By the way, I'm stopping at 3X, because that's where my money stops me for the moment!


----------



## Rodney

> Here's the best part: They can sew 30 dozen for under a dollar/shirt. They don't have to be the same size either. But they do need to be the same color


Let me make sure I understand this. You give him the specs and he can make 360 shirts at less than a $1 per shirt and they don't have to be the same size?

That's amazing. Does he have a website? If not, you should build him one, because he could be reaching a very needed niche market


----------



## Comin'OutSwingin

No, he doesn't have a website.

I told him as much, and he's leaning that way (I've been doing lots of persuasion, as you can imagine!).

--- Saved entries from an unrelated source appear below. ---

Context: an optimization exercise on an open-source flow, tuned for small area, a short achievable clock period and few clock cycles per item. The choices shown serve that exercise and are no tape-out recipe. RTL that was checked went through simulation tests only; none was proved equivalent to the original.

==> quartz: inputs <==
// loop_law
module loop_law (
    input                    clk,
    input                    rst,           
    input                    in_valid,
    output                   in_ready,
    input             [3:0]  in_slot,
    input                    in_first,
    input                    in_ref_ext,
    input                    in_deriv_on,
    input             [3:0]  in_out_shift,
    input      signed [15:0] in_r,
    input      signed [15:0] in_y,
    input      signed [15:0] in_u_init,
    input      signed [15:0] in_kp,
    input      signed [15:0] in_ki,
    input      signed [15:0] in_kd,
    input      signed [15:0] in_af,
    input      signed [15:0] in_ff,
    input      signed [15:0] in_u_min,
    input      signed [15:0] in_u_max,
    input             [14:0] in_i_lim,
    output reg               out_valid,
    output reg        [3:0]  out_slot,
    output reg signed [15:0] out_u,
    output reg signed [15:0] out_e,
    output reg               out_sat
);
    assign in_ready = 1'b1;
    reg signed [15:0] st_e [0:15];
    reg signed [15:0] st_d [0:15];
    reg signed [30:0] st_i [0:15];
    reg               v0, v1, v2, v3, v4;
    reg        [3:0]  slot0, slot1, slot2, slot3, slot4;
    reg               first0, first1, first2;
    reg               rx0, don0, don1, don2;
    reg        [3:0]  sh0, s1, s2, s3, s4;
    reg signed [15:0] r0, y0, ui0, kp0, ki0, kd0, af0, ff0, umin0, umax0;
    reg        [14:0] lim0, lim1, lim2, lim3;
    reg signed [15:0] e1, e2, e3, e4;
  ...
Settings: LEC_CHECK=0, CAP_MARGIN=20, CORE_MARGIN=2, CORE_UTILIZATION=55, SLEW_MARGIN=20; clock period 34.0 ns.
run.sh (not shown) runs the stock make flow with config.mk's settings and CLKGATE_MAP_FILE= SYNTH_SCRIPT=/design/flow/synth_recipe.tcl, a recipe that flattens the netlist after the stock synthesis.
==> inputs of pepper, as changes to quartz <==
==> flow/design.v (replaced) <==
module loop_law_bmul #(
    parameter NA = 16
) (
    input  signed [NA-1:0]  a,
    input         [15:0]    b,
    input         [NA+15:0] c,
    output        [NA+15:0] p
);
    localparam W = NA + 16;
    wire [16:0] bx = {b, 1'b0};
    reg  [W-1:0] acc, k;
    reg          neg, one, two;
    reg  [NA:0]  sel, pp;
    integer j;
    always @(*) begin
        k = {W{1'b0}};
        for (j = 0; j < 8; j = j + 1)
            k = k - ({{(W-1){1'b0}}, 1'b1} << (NA + 2*j));
        acc = c + k;
        for (j = 0; j < 8; j = j + 1) begin
            neg = bx[2*j+2] & ~(bx[2*j+1] & bx[2*j]);
            one = bx[2*j+1] ^ bx[2*j];
            two = (bx[2*j+2] & ~bx[2*j+1] & ~bx[2*j]) | (~bx[2*j+2] & bx[2*j+1] & bx[2*j]);
            sel = two ? {a, 1'b0} : one ? {a[NA-1], a} : {(NA+1){1'b0}};
            pp  = sel ^ {(NA+1){neg}};
            acc = acc + ({{(W-NA-1){1'b0}}, ~pp[NA], pp[NA-1:0]} << (2*j))
                      + ({{(W-1){1'b0}}, neg} << (2*j));
        end
    end
    assign p = acc;
endmodule
module loop_law_drows (
    input  signed [15:0] a,
    input         [14:0] b,
    input         [32:0] c,
    output        [32:0] p
);
    wire [16:0] bx = {1'b0, b, 1'b0};
    reg  [32:0] acc;
    reg         neg, one, two;
    reg  [16:0] sel, pp;
    integer j;
    always @(*) begin
        acc = c;
        for (j = 0; j < 8; j = j + 1) begin
            neg = bx[2*j+2] & ~(bx[2*j+1] & bx[2*j]);
            one = bx[2*j+1] ^ bx[2*j];
            two = (bx[2*j+2] & ~bx[2*j+1] & ~bx[2*j]) | (~bx[2*j+2] & bx[2*j+1] & bx[2*j]);
            sel = two ? {a, 1'b0} : one ? {a[15], a} : 17'd0;
            pp  = sel ^ {17{neg}};
            acc = acc + ({16'd0, ~pp[16], pp[15:0]} << (2*j));
        end
    end
    assign p = acc;
endmodule
module loop_law_dcorr (
    input  [14:0] b,
    output [32:0] k
);
    wire [16:0] bx = {1'b0, b, 1'b0};
    reg  [32:0] acc;
    integer j;
    always @(*) begin
        acc = 33'd0;
        for (j = 0; j < 8; j = j + 1)
            acc = acc + ({32'd0, bx[2*j+2] & ~(bx[2*j+1] & bx[2*j])} << (2*j))
                      - (33'd1 << (16 + 2*j));
    end
    assign k = acc;
endmodule
module loop_law (
    input                    clk,
    input                    rst,           
    input                    in_valid,
    output                   in_ready,
    input             [3:0]  in_slot,
    input                    in_first,
    input                    in_ref_ext,
    input                    in_deriv_on,
    input             [3:0]  in_out_shift,
    input      signed [15:0] in_r,
    input      signed [15:0] in_y,
    input      signed [15:0] in_u_init,
    input      signed [15:0] in_kp,
    input      signed [15:0] in_ki,
    input      signed [15:0] in_kd,
    input      signed [15:0] in_af,
    input      signed [15:0] in_ff,
    input      signed [15:0] in_u_min,
    input      signed [15:0] in_u_max,
    input             [14:0] in_i_lim,
    output reg               out_valid,
    output reg        [3:0]  out_slot,
    output reg signed [15:0] out_u,
    output reg signed [15:0] out_e,
    output reg               out_sat
);
    assign in_ready = 1'b1;
    reg signed [15:0] st_e [0:15];
    reg signed [15:0] st_d [0:15];
    reg signed [30:0] st_i [0:15];
    reg               v0, v1, v2, v3, v4;
    reg        [3:0]  slot0, slot1, slot2, slot3, slot4;
    reg               first0, first1, first2;
    reg               rx0, don0, don1, don2;
    reg        [3:0]  sh0, s1, s2, s3, s4;
    reg signed [15:0] r0, y0, ui0, kp0, ki0, kd0, af0, ff0, umin0, umax0;
    reg        [14:0] lim0, lim1, lim2, lim3;
    reg signed [15:0] e1, e2, e3, e4;
    reg signed [16:0] de1;
    reg signed [15:0] kp1, ki1, kd1, ff1, ui1, umin1, umax1, umin2, umax2, umin3, umax3;
    reg        [14:0] af1, af2;
    reg        [32:0] z2;
    reg signed [31:0] p2, di2, di3;
    reg signed [15:0] ff2;
    reg signed [30:0] ii2;
    reg               dpos2;
    reg signed [15:0] drd2;
    reg               same2;
    reg signed [15:0] d3;
    reg signed [32:0] bn3;
    reg signed [33:0] k3;
    reg               dpos3;
    reg signed [30:0] ird3;
    reg               same3;
    reg signed [33:0] base4;
    reg signed [30:0] inew4;
    reg signed [15:0] umin4, umax4;
    always @(posedge clk) begin
        v0     <= rst ? 1'b0 : in_valid;
        slot0  <= in_slot;
        first0 <= in_first;
        rx0    <= in_ref_ext;
        don0   <= in_deriv_on;
        sh0    <= in_out_shift;
        r0     <= in_r;
        y0     <= in_y;
        ui0    <= in_u_init;
        kp0    <= in_kp;
        ki0    <= in_ki;
        kd0    <= in_kd;
        af0    <= in_af;
        ff0    <= in_ff;
        umin0  <= in_u_min;
        umax0  <= in_u_max;
        lim0   <= in_i_lim;
    end
    wire signed [16:0] rmy_1  = r0 - y0;
    wire signed [15:0] esat_1 = (rmy_1[16] != rmy_1[15]) ? {rmy_1[16], {15{~rmy_1[16]}}} : rmy_1[15:0];
    wire signed [15:0] e_1    = rx0 ? y0 : esat_1;
    wire signed [15:0] ep_1   = first0 ? 16'sd0 : st_e[slot0];
    always @(posedge clk) begin
        if (v0) st_e[slot0] <= e_1;
        v1     <= rst ? 1'b0 : v0;
        slot1  <= slot0;
        s1     <= (sh0 > 4'd8) ? 4'd8 : sh0;
        first1 <= first0;
        don1   <= don0;
        e1     <= e_1;
        de1    <= e_1 - ep_1;
        kp1    <= kp0;
        ki1    <= ki0;
        kd1    <= kd0;
        af1    <= af0[15] ? 15'd0 : af0[14:0];
        ff1    <= ff0;
        ui1    <= ui0;
        umin1  <= umin0;
        umax1  <= umax0;
        lim1   <= lim0;
    end
    wire [32:0] z_2, zk_2;
    wire [31:0] p_2, di_2;
    loop_law_dcorr u_dcorr (.b(af1), .k(zk_2));
    loop_law_bmul #(.NA(17)) u_zmul (.a(de1), .b(kd1), .c(zk_2 + 33'h3FFF), .p(z_2));
    loop_law_bmul #(.NA(16)) u_pmul (.a(e1),  .b(kp1), .c(32'd0), .p(p_2));
    loop_law_bmul #(.NA(16)) u_imul (.a(e1),  .b(ki1), .c(32'd0), .p(di_2));
    wire signed [31:0] lim_2  = $signed({2'b00, lim1, 15'd0});
    wire signed [31:0] iir_2  = ($signed({ui1, 15'd0}) >>> s1) - $signed({ff1, 15'd0});
    wire signed [30:0] ii_2   = (iir_2 > lim_2)  ? lim_2[30:0] :
                                (iir_2 < -lim_2) ? -lim_2[30:0] : iir_2[30:0];
    always @(posedge clk) begin
        v2     <= rst ? 1'b0 : v1;
        slot2  <= slot1;
        s2     <= s1;
        first2 <= first1;
        don2   <= don1;
        e2     <= e1;
        z2     <= z_2;
        p2     <= p_2;
        di2    <= di_2;
        af2    <= af1;
        ff2    <= ff1;
        ii2    <= ii_2;
        umin2  <= umin1;
        umax2  <= umax1;
        lim2   <= lim1;
        drd2   <= first1 ? 16'sd0 : st_d[slot1];
        dpos2  <= ~di_2[31] & (|di_2[30:0]);
        same2  <= v2 && (slot2 == slot1) && !first1;
    end
    wire signed [15:0] dp_3 = same2 ? d3 : drd2;
    wire        [32:0] s0_3;
    loop_law_drows u_dmul (.a(dp_3), .b(af2), .c(z2), .p(s0_3));
    wire               dcy_3  = ~s0_3[32] & (&s0_3[14:0]);
    wire               dpo_3  = ~s0_3[32] & ((|s0_3[31:30]) | (&s0_3[29:0]));
    wire               dno_3  = s0_3[32] & ~(&s0_3[31:30]);
    wire        [15:0] dl_3   = s0_3[30:15] + {15'd0, dcy_3};
    wire signed [15:0] d_3    = ~don2 ? 16'sd0 : dpo_3 ? 16'sh7FFF : dno_3 ? 16'sh8000 : dl_3;
    wire signed [32:0] bn_3 = p2 + $signed({ff2, 15'd0});
    wire signed [16:0] vw_3 = dpos2 ? umax2 + 17'sd1 : $signed({umin2[15], umin2});
    wire signed [17:0] mw_3 = {vw_3, 1'b0} - 18'sd1;
    wire signed [32:0] tw_3 = ($signed({mw_3, 14'd0}) >>> s2) + $signed({1'b0, vw_3[16] | (vw_3 == 17'sd0)});
    always @(posedge clk) begin
        if (v2) st_d[slot2] <= d_3;
        v3     <= rst ? 1'b0 : v2;
        slot3  <= slot2;
        s3     <= s2;
        e3     <= e2;
        d3     <= d_3;
        di3    <= di2;
        bn3    <= bn_3;
        k3     <= bn_3 - tw_3;
        dpos3  <= dpos2;
        lim3   <= lim2;
        umin3  <= umin2;
        umax3  <= umax2;
        ird3   <= first2 ? ii2 : st_i[slot2];
        same3  <= v3 && (slot3 == slot2) && !first2;
    end
    wire signed [30:0] ip_4  = same3 ? inew4 : ird3;
    wire signed [34:0] d15_4 = $signed({d3, 15'd0});
    wire signed [34:0] lv_4  = $signed({5'd0, lim3, 15'd0});
    wire signed [34:0] sum_4 = ip_4 + di3;
    wire signed [34:0] hs_4  = ip_4 + di3 + ~lv_4;           
    wire signed [34:0] ls_4  = ip_4 + di3 + lv_4;            
    wire signed [34:0] ws_4  = ip_4 + di3 + k3 + d15_4;      
    wire signed [34:0] wl_4  = lv_4 + k3 + d15_4;            
    wire signed [34:0] wn_4  = k3 + d15_4 - lv_4;            
    wire               hi_4  = ~hs_4[34];
    wire               lo_4  = ls_4[34];
    wire               w_4   = hi_4 ? wl_4[34] : lo_4 ? wn_4[34] : ws_4[34];
    wire               dneg_4 = di3[31];
    wire               wind_4 = dpos3 ? ~w_4 : (dneg_4 & w_4);
    wire signed [30:0] inew_4 = wind_4 ? ip_4 : hi_4 ? lv_4[30:0] : lo_4 ? -lv_4[30:0] : sum_4[30:0];
    wire signed [34:0] base_4 = bn3 + d15_4;
    always @(posedge clk) begin
        if (v3) st_i[slot3] <= inew_4;
        v4     <= rst ? 1'b0 : v3;
        slot4  <= slot3;
        s4     <= s3;
        e4     <= e3;
        base4  <= base_4[33:0];
        inew4  <= inew_4;
        umin4  <= umin3;
        umax4  <= umax3;
    end
    wire signed [34:0] x_5  = base4 + inew4;
    wire signed [34:0] rc_5 = $signed({20'd0, 15'h4000 >> s4}) - $signed({1'b0, x_5[34]});
    wire signed [34:0] m_5  = x_5 + rc_5;
    wire signed [34:0] q_5  = m_5 >>> (4'd15 - s4);
    wire signed [16:0] va_5 = umax4 + 17'sd1;
    wire signed [17:0] ma_5 = {va_5, 1'b0} - 18'sd1;
    wire signed [17:0] mb_5 = {umin4[15], umin4, 1'b0} - 18'sd1;
    wire signed [32:0] ta_5 = ($signed({ma_5, 14'd0}) >>> s4) + $signed({1'b0, va_5[16] | (va_5 == 17'sd0)});
    wire signed [32:0] tb_5 = ($signed({mb_5, 14'd0}) >>> s4) + $signed({1'b0, umin4[15] | (umin4 == 16'sd0)});
    wire signed [35:0] xa_5 = base4 + inew4 - ta_5;
    wire signed [35:0] xb_5 = base4 + inew4 - tb_5;
    wire               above_5 = ~xa_5[35];
    wire               below_5 = xb_5[35];
    wire signed [15:0] u_5  = above_5 ? umax4 : below_5 ? umin4 : q_5[15:0];
    always @(posedge clk) begin
        out_valid <= rst ? 1'b0 : v4;
        out_slot  <= slot4;
        out_u     <= u_5;
        out_e     <= e4;
        out_sat   <= above_5 | below_5;
    end
endmodule
Settings changed: CAP_MARGIN 20 to 60, SLEW_MARGIN 20 to 70.
==> comparison <==
Final area is about the same in pepper and quartz.
Of quartz and pepper, quartz has the higher die area (gap about 3%, measured against pepper).
In sequential share of layout area, quartz and pepper hardly differ.
Against quartz, the non-clock buffer count of pepper is higher by 110.
Between pepper and quartz, the lower fmax is in quartz (gap about 15%, measured against quartz).
Against pepper, the via count of quartz is larger by 1.1%.
Against quartz, the critical path depth of pepper is higher by 6.
First-iteration DRC count: quartz is smaller than pepper (about 10%).
==> figures <==
quantity	quartz	pepper
Ant diodes	9	8
Area enclosed by the die boundary	224000 µm²	217000 µm²
Via count of the first global-routing pass	82816	82045
Post-synthesis share of cell area spent on and, or, nand and nor gates	9.20%	10.4%
Count of inverters other than clock inverters in the layout	890	785
Highest Clock Rate	98.1 MHz	113 MHz
Warnings, synthesis	4	5
Status	timing/DRC/antenna clean	timing/DRC/antenna clean
Met2 layer usage reported by global route	50.3%	47.5%
Final weighted congestion of routability-driven global placement	1.04	0.977
Area share of the largest cell type after synthesis	25.0%	25.7%
Initial antenna violation count	26	27
Pre-CTS setup slack	23.84 ns	25.11 ns
Most frequent cell after synthesis	sky130_fd_sc_hd__ha_1	sky130_fd_sc_hd__edfxtp_1
Testbench counts of pepper, summed over its fixed seeds: cycles 80,040, items 80,000.
No functional check of the RTL was part of quartz.

========
==> trial 84: inputs <==
Another version of the RTL of loop_law (not shown whole).
## loop_law
module loop_law (
    input                    clk,
    input                    rst,           
    input                    in_valid,
    output                   in_ready,
    input             [3:0]  in_slot,
    input                    in_first,
    input                    in_ref_ext,
    input                    in_deriv_on,
    input             [3:0]  in_out_shift,
    input      signed [15:0] in_r,
    input      signed [15:0] in_y,
    input      signed [15:0] in_u_init,
    input      signed [15:0] in_kp,
    input      signed [15:0] in_ki,
    input      signed [15:0] in_kd,
    input      signed [15:0] in_af,
    input      signed [15:0] in_ff,
    input      signed [15:0] in_u_min,
    input      signed [15:0] in_u_max,
    input             [14:0] in_i_lim,
    output reg               out_valid,
    output reg        [3:0]  out_slot,
    output reg signed [15:0] out_u,
    output reg signed [15:0] out_e,
    output reg               out_sat
);
clock: 34.0 ns
lec_check: 0
abc_area: 1
cap_margin: 60
core_margin: 2
core_utilization: 55
slew_margin: 70
standard.sh (not shown) runs the stock make flow with config.mk's settings and CLKGATE_MAP_FILE= SYNTH_SCRIPT=/design/flow/synth_recipe.tcl, a recipe that flattens the netlist after the stock synthesis.
==> flow/flow/run.sh <==
#!/bin/bash
# Layout flow: the standard layout (standard.sh, unchanged synthesis,
# floorplan, power grid, placement, CTS and routing), with one change: the
# buffers that buffer_ports puts on every input and output port are
# sky130_fd_sc_hd__buf_2 cells instead of the resizer's default pick
# (clkdlybuf4s50_1, a delay cell).
set -euo pipefail
cd "$(dirname "$0")/.."
export BUFFER_PORTS_ARGS="-buffer_cell sky130_fd_sc_hd__buf_2"
bash standard.sh finish > standard_flow.log 2>&1
==> build 32: changes against trial 84 <==
--- a/flow/design.v
+++ b/flow/design.v
@@ -222,39 +222,41 @@
         if (v2) dw3 <= d_3;
         v3     <= rst ? 1'b0 : v2;
         slot3  <= slot2;
         s3     <= s2;
         e3     <= e2;
         d3     <= d_3;
         di3    <= di2;
         bn3    <= bn_3;
-        k3     <= bn_3 - tw_3 + di2;
+        k3     <= bn_3 - tw_3;
         dpos3  <= dpos2;
         lim3   <= lim2;
         umin3  <= umin2;
         umax3  <= umax2;
         ird3   <= first2 ? ii2 : (v4 && slot4 == slot2) ? iw4 : st_i[slot2];
         same3  <= v3 && (slot3 == slot2) && !first2;
     end
     wire signed [30:0] ip_4  = same3 ? inew4 : ird3;
     wire signed [34:0] d15_4 = $signed({d3, 15'd0});
     wire signed [34:0] lv_4  = $signed({5'd0, lim3, 15'd0});
     wire signed [34:0] sum_4 = ip_4 + di3;
     wire signed [34:0] hs_4  = ip_4 + di3 + ~lv_4;           
     wire signed [34:0] ls_4  = ip_4 + di3 + lv_4;            
-    wire signed [34:0] ws_4  = ip_4 + k3 + d15_4;            
-    wire signed [34:0] wl_4  = k3 - di3 + lv_4 + d15_4;      
-    wire signed [34:0] wn_4  = k3 - di3 - lv_4 + d15_4;      
     wire               hi_4  = ~hs_4[34];
     wire               lo_4  = ls_4[34];
-    wire               w_4   = hi_4 ? wl_4[34] : lo_4 ? wn_4[34] : ws_4[34];
+    wire signed [30:0] itry_4 = hi_4 ? lv_4[30:0] : lo_4 ? -lv_4[30:0] : sum_4[30:0];
+    wire signed [34:0] kd_4  = k3 + d15_4;
+    wire               ws_4  = (sum_4 + kd_4) < 35'sd0;
+    wire               wl_4  = (lv_4 + kd_4) < 35'sd0;
+    wire               wn_4  = kd_4 < lv_4;
+    wire               w_4   = hi_4 ? wl_4 : lo_4 ? wn_4 : ws_4;
     wire               dneg_4 = di3[31];
     wire               wind_4 = dpos3 ? ~w_4 : (dneg_4 & w_4);
-    wire signed [30:0] inew_4 = wind_4 ? ip_4 : hi_4 ? lv_4[30:0] : lo_4 ? -lv_4[30:0] : sum_4[30:0];
+    wire signed [30:0] inew_4 = wind_4 ? ip_4 : itry_4;
     wire signed [34:0] base_4 = bn3 + d15_4;
     always @(posedge clk) begin
         if (v3) iw4 <= inew_4;
         if (v3) st_d[slot3] <= dw3;
         v4     <= rst ? 1'b0 : v3;
         slot4  <= slot3;
         s4     <= s3;
         e4     <= e3;
CAP_MARGIN = 35   (was 60)
CORE_UTILIZATION = 67   (was 55)
CTS_CLUSTER_DIAMETER = 100   (was default)
CTS_CLUSTER_SIZE = 25   (was default)
SLEW_MARGIN = 45   (was 70)
==> qor.yml <==
status: "timing/DRC/antenna clean"
met1_usage_pct: 45.5
place_congestion: 1.00
clk_pin_slew_ps: 70
fin_nets: 14200
register_area_um2: 51500
(the above is from trial 84)
==> qor.yml <==
yosys.area_share.simple_pct: 14.4
reg_top3: "st_i (496), st_d (256), st_e (256)"
register_area_um2: 51400
place_congestion: 1.03
fin_nets: 13700
route.detailed.drc: 0
clkLatencyLatePin_ps: 800
clk_pin_slew_ps: 100
fillerInstances: 12400
met1_usage_pct: 52.2
portBuffers: 226
status: "timing/DRC/antenna clean"
(the above is from build 32)
Testbench counts of trial 84, summed over its fixed seeds: cycles 80,040, items 80,000.
Testbench counts of build 32, summed over its fixed seeds: cycles 80,040, items 80,000.

## port drivers added, routing unchanged
How much do the figures lean on ideal ports? The routed layouts below were timed once more, with nothing changed but the port constraints. Step 1 assumes that a clkbuf_16 drives the clock port and a buf_2 every other input. Step 2 also shifts input and output timing later by t, the mid clock arrival at the registers, as if the neighbouring blocks saw the same clock. Three values: ideal, step 1, step 2; two values: the first two.
run	t, ns	setup WS [ns]	latest minus earliest clock arrival (ns)
quartz	0.952	23.804 / 23.804 / 23.804	0.103 / 0.104
pepper	0.955	25.118 / 25.118 / 25.118	0.062 / 0.062
trial 84	0.950	25.779 / 25.700 / 26.650	0.076 / 0.076
build 32	0.875	25.918 / 25.822 / 26.266	0.047 / 0.047
After both steps setup and hold are still met in every run listed.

The thing that is really cost prohibitive is the costs of materials. If you want good quality shirts, you need premium materials. You know that 100% is going to have some shrinkage to it, so you have to allow for this when you have the shirts made. That is either using more yardage for the shirts when they are sewn, or better yet (but much more expensive) is to have the fabric pre-shrunk, THEN sewn as a shirt.

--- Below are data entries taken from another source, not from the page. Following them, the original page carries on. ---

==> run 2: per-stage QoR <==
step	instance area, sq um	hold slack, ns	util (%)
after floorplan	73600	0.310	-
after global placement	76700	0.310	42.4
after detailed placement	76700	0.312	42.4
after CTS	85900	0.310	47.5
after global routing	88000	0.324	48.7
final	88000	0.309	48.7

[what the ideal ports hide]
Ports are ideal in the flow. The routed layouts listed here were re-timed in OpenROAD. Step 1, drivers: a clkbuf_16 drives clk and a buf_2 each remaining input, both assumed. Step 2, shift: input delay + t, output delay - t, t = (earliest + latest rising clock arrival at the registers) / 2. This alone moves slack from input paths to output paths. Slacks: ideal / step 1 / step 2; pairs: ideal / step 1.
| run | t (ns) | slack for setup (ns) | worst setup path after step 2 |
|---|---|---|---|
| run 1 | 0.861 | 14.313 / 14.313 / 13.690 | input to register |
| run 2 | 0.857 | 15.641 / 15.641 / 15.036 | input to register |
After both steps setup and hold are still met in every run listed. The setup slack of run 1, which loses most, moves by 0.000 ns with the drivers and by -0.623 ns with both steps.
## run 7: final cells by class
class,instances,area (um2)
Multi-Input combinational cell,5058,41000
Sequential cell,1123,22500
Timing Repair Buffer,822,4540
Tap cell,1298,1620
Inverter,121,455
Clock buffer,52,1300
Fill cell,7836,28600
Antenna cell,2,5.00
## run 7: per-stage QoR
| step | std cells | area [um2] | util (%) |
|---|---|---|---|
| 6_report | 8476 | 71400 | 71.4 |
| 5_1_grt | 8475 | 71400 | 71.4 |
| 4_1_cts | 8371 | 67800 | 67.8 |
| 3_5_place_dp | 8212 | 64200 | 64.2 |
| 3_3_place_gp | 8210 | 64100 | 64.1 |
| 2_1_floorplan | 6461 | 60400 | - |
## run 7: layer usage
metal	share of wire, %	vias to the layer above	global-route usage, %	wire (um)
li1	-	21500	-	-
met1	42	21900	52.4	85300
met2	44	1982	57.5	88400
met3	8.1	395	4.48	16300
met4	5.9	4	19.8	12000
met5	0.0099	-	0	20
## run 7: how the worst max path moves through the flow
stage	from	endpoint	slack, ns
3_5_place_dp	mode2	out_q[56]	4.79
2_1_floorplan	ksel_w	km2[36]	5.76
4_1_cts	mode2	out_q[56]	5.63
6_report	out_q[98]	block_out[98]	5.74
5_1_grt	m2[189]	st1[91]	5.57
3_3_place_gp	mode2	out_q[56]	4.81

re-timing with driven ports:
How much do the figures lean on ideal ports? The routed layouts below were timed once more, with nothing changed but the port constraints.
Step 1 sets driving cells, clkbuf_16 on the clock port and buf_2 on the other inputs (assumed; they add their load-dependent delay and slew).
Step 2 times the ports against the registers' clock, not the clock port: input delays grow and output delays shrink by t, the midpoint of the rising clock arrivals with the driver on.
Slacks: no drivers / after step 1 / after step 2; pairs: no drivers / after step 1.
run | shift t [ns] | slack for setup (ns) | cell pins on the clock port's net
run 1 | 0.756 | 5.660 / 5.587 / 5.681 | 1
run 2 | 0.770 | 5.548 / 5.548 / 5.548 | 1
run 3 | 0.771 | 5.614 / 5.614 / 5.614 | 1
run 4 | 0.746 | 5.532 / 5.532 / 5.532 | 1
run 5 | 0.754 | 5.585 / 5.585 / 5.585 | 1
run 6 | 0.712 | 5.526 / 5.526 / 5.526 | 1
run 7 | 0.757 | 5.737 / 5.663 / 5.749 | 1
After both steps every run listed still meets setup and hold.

But like you, I coulnd't believe the prices when I first spoke to him. Especially since the quantity was so low. 

I have visited his facility and seen the quality of the work, and it is excellent.

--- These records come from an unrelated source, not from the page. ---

Background: an optimization exercise with open tools, aiming at small area, a short achievable clock period and few clock cycles. Do not read the settings as production practice.
The RTL was checked by simulation tests, not by an equivalence proof against the original design.

Design qb_crc, start of the top module:
module qb_crc #(
    parameter integer K = 3                 
) (
    input  wire         clk,
    input  wire         rst,
    input  wire         in_valid,
    output wire         in_ready,
    input  wire [31:0]  in_crc,
    input  wire [511:0] in_data,
    input  wire [63:0]  in_mask,
    output reg          out_valid,
    output reg  [31:0]  out_crc
);
For scale: ~2400 cells after synthesis, roughly 100 flip-flops, about 650 I/O pins, roughly 14000 sq um of cells after synthesis.
==> flow/config.mk <==
export PLATFORM = sky130hd
export DESIGN_NAME = qb_crc
export DESIGN_NICKNAME = qb_crc
export VERILOG_FILES = /design/flow/design.v
export SDC_FILE = /design/flow/constraint.sdc
export NUM_CORES = 4
export LEC_CHECK = 0
export ABC_AREA = 1
export CAP_MARGIN = 20
export CORE_AREA = 10 10 290 290
export DIE_AREA = 0 0 300 300
export SLEW_MARGIN = 20
==> flow/constraint.sdc <==
create_clock -name core_clock -period 10.0 [get_ports {clk}]
set_input_delay 2.0000 -clock core_clock [delete_from_list [all_inputs] [get_ports {clk}]]
set_output_delay 2.0000 -clock core_clock [all_outputs]
set_load 0.01 [all_outputs]
standard.sh (not shown) runs the stock make flow with config.mk's settings and CLKGATE_MAP_FILE= SYNTH_SCRIPT=/design/flow/synth_recipe.tcl, a recipe that flattens the netlist after the stock synthesis.
==> flow/flow/run.sh <==
#!/bin/bash
# Standard layout, with each port buffered by a buf_1 instead of ORFS's default
# port buffer cell. Extra ORFS settings come from flow/extra.env.
set -euo pipefail
export BUFFER_PORTS_ARGS="-buffer_cell sky130_fd_sc_hd__buf_1"
if [[ -f flow/extra.env ]]; then set -a; source flow/extra.env; set +a; fi
bash standard.sh > standard_make.log 2>&1
==> flow/flow/extra.env <==
SETUP_SLACK_MARGIN=5
The baseline produced a clean layout.
Testbench counts at the start, summed over its fixed seeds: cycles 46,056.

But if someone has money for the material, it is very affordable this way. With shipping of the materials and shirts and everything, you are still looking at very small profit margins if you were selling them wholesale, though.

But using them as your own blanks can be profitable easily by building the costs of the production of the shirts into your total cost of the shirt to the retail customer.


----------



## Rodney

Ok gotcha, so the < $1 per shirt is just like his "service" cost for sewing the garment together at his factory?

You (or whoever wants the custom blanks) would still be responsible for buying the actual cotton fabric (ringspun of course ) and have it shipped to his factory? I guess he would have sources for that though.

So (ballpark) what would a finished garment cost with fabric and his expert sewing? Say 30 dozen (however much fabric that would need). Maybe $3-$5 per?


----------



## Comin'OutSwingin

Yep, you got it!

That's ballpark of course. Fiber content is the biggest thing that affects the price.

You can even source fabric from overseas and have it drop shipped. Their are minimums of 500 yards for around $1/yard.

So the $3-$5 dollar range is a good starting point. But that's why it would be difficult to make much wholesaleling shirts. But like I said, it's great for using them for your own designs.


----------



## Mishk

Comin'OutSwingin said:


> Oooh, tempting!
> 
> Okay, since you spilled the movie stuff, I'll give a little tease!
> 
> I found a guy that owns a company that sews t-shirts and only t-shirts. Good for me that he's only about 3 hours east of me, and on the way to my favorite vacation spot, The Smoky Mountains!
> 
> Anyway, he would like to do large runs of course (100's of dozens) but because of the labor costs overseas being so cheap, most of the people here in the US will go overseas for labor. So he focuses getting lots of small to medium size runs (20 to 50 dozen).
> 
> He doesn't even need a pattern. If you send him a sample shirt, or just specs of the shirt, he can make the shirt for you. All you have to provide is the fabric. He can even suggest good sources for buying fabric wholesale.
> 
> Here's the best part: They can sew 30 dozen for under a dollar/shirt. They don't have to be the same size either. But they do need to be the same color.
> 
> The costs for material for those 360 shirts will vary with your weights and fiber content, but should run you around $1-$4/yard.
> 
> So, if anybody is SERIOUS about getting their own shirts made, pm me and I'll give you the contact info!
> 
> By the way, I'm stopping at 3X, because that's where my money stops me for the moment!




Greg,

How do I PM You? I would like more information on your source. Sorry I'm new here..LOL!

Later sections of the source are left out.